2.4.5 稳定性实验 本研究主要考察了利奈唑胺质控样品室温放置12 h、反复冻融3次、-70 ℃密封保存1个月的稳定性。取含利奈唑胺浓度分别为0.210、2.100和16.80 μg/ml的低、中、高浓度的质控样品进行稳定性实验,按2.2项下方法处理后进样测定,每次平行测定5份样品。结果血浆样品中利奈唑胺回收率为86.53%~110.26%,RSD均<15%(n=5),表明利奈唑胺质控样品在上述条件下均稳定。
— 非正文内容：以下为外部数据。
==> inputs of v5 <==
==> flow/design.v <==
`timescale 1ns/1ns
module Controller(input clk, rst, start, compare, flag, output InitYin, InitW1, InitW2, InitB, InitFlag, InitAlpha, LdX1, LdX2, LdT, Select2, LdYin, LdFlag, LdAlphaT, LdW1, LdW2, LdB,ReadEn,Ready, output [1:0] Select1, Sel1, Sel2);
	reg initYin, initW1, initW2, initB, initFlag, initAlpha, ldX1, ldX2, ldT, select2, ldYin, ldFlag, ldAlphaT, ldW1, ldW2, ldB;
	reg [1:0] select1, sel1, sel2;
	reg [3:0] ns, ps;
	reg ldCnt, cntDown;
	reg readEn, ready;
	wire co;
	reg [7:0] Cout;
	always@(ps, start, co, compare, flag)begin
		ns = 4'b0;
		case(ps)
			4'b0000: begin
				ns = (start)? 4'b0001 : 4'b0000;
			  end
			4'b0001: begin
				ns = 4'b0010;
				end
			4'b0010: begin
				ns = 4'b0011;
				end
			4'b0011: begin
				ns = 4'b0100;
				end
			4'b0100: begin
				ns = 4'b0101;
				end
			4'b0101: begin
				ns = compare ? 4'b0110 : 4'b1010;
				end
			4'b0110: begin
				ns = 4'b0111;
				end
			4'b0111: begin
				ns = 4'b1000;
				end
			4'b1000: begin
				ns = 4'b1001;
				end
			4'b1001: begin
				ns = 4'b1010;
				end
			4'b1010: begin
				ns = (co == 0) ? 4'b0010 : 
				     (flag == 1) ? 4'b1011 : 
				     (flag == 0) ? 4'b0000 : 4'b1010;
				end
			4'b1011: begin
			  ns = 4'b0010;
			  end
			default: ns = 4'b0000;
		endcase
	end
	always@(ps)begin
		{initYin, initW1, initW2, initB, initFlag, ldCnt, initAlpha, ldX1, ldX2, ldT, cntDown, select2, ldYin, ldFlag, ldAlphaT, ldW1, ldW2, ldB} = 18'b0;
		readEn = 1'b0;
		ready = 1'b0;
		select1 = 2'b0;
		sel1 = 2'b0;
		sel2 = 2'b0;
		case(ps)
			4'b0000: begin
				ready = 1;
			  end
			4'b0001: begin
				initW1 = 1;
				initW2 = 1;
				initB = 1;
				initYin = 1;
				ldCnt = 1;
				initAlpha = 1;
				end
			4'b0010: begin
				ldX1 = 1;
				ldX2 = 1;
				ldT = 1;
				cntDown = 1;
				readEn = 1;
				end
			4'b0011: begin
				sel1 = 2'b00;
				sel2 = 2'b01;
				select1 = 2'b01;
				select2 = 1;
				ldYin = 1;
				end
			4'b0100: begin
				sel1 = 2'b01;
				sel2 = 2'b10;
				select1 = 2'b00;
				select2 = 1;
				ldYin = 1;
				end
			4'b0101: begin
				end
			4'b0110: begin
				sel1 = 2'b10;
				sel2 = 2'b0;
				ldAlphaT = 1;
				ldFlag = 1;
				end
			4'b0111: begin
				sel1 = 2'b11;
				sel2 = 2'b01;
				select2 = 1;
				select1 = 2'b10;
				ldW1 = 1;
				end
			4'b1000: begin
				sel1 = 2'b11;
				sel2 = 2'b10;
				select2 = 1;
				select1 = 2'b11;
				ldW2 = 1;
				end
			4'b1001: begin
				select2 = 0;
				select1 = 2'b01;
				ldB = 1;
				end
			4'b1010: begin
				end
			4'b1011: begin
			  ldCnt = 1;
			  initFlag = 1;
			  end
		endcase
	end
	always@(posedge clk,posedge rst)begin
		if(rst) ps <= 4'b0000;
		else ps <= ns;
	end
	always@(posedge clk, posedge rst)begin
	  if(rst)
	    Cout = 8'b11001000;
	  else begin
	    if(ldCnt) Cout <= 8'b11001000;
	    else if(cntDown) Cout <= Cout - 1;
	  end
  end
  assign co = ~|{Cout};
  assign InitYin = initYin;
  assign InitW1 = initW1;
  assign InitW2 = initW2;
  assign InitB = initB;
  assign InitFlag = initFlag;
  assign LdCnt = ldCnt;
  assign InitAlpha = initAlpha;
  assign LdX1 = ldX1;
  assign LdX2 = ldX2;
  assign LdT = ldT;
  assign CntDown = cntDown;
  assign Select1 = select1;
  assign Select2 = select2;
  assign LdYin = ldYin;
  assign LdFlag = ldFlag;
  assign LdAlphaT = ldAlphaT;
  assign LdW1 = ldW1;
  assign LdW2 = ldW2;
  assign LdB = ldB;
  assign Sel1 = sel1;
  assign Sel2 = sel2;
  assign ReadEn = readEn;
  assign Ready = ready;
endmodule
2.5 血液科患者利奈唑胺的血药浓度监测 收集上海交通大学附属第一人民医院血液科患者62例,其中男性33例,女性29例,平均年龄(47.93±15.37)岁。经临床医师确认使用利奈唑胺注射液(商品名 斯沃,批号18J22U31,美国辉瑞公司)0.6 g,q12 h,ivgtt治疗。当药物浓度达到稳态时,采集患者谷浓度血样(第5剂前0.5 h),按2.2项下方法处理并测定,根据测定当日的随行标准曲线进行定量。结果62例患者的血样均能得到有效分离。利奈唑胺谷浓度分布情况见图2。图2中每个点代表各患者血样中利奈唑胺的具体浓度,可以直观看出利奈唑胺谷浓度的大致分布范围。按常规给药方式,有9.68%的患者谷浓度<2 μg/ml,19.35%的患者谷浓度>8 μg/ml,70.97%的患者谷浓度范围在2~8 μg/ml。62例患者利奈唑胺平均谷浓度为(5.98±3.56) μg/ml,与文献报道的利奈唑胺谷浓度参考范围2~8 μg/ml接近[8-9]。其中,最低浓度为0.11 μg/ml,最高浓度为15.62 μg/ml,患者间利奈唑胺谷浓度变异率为59.64%。Cattaneo等[9]研究表明,在常规剂量下,利奈唑胺药动学个体差异较大。本研究通过测定62例患者利奈唑胺血药浓度,证实了利奈唑胺个体化差异的存在,体现了进行利奈唑胺血药浓度监测的意义。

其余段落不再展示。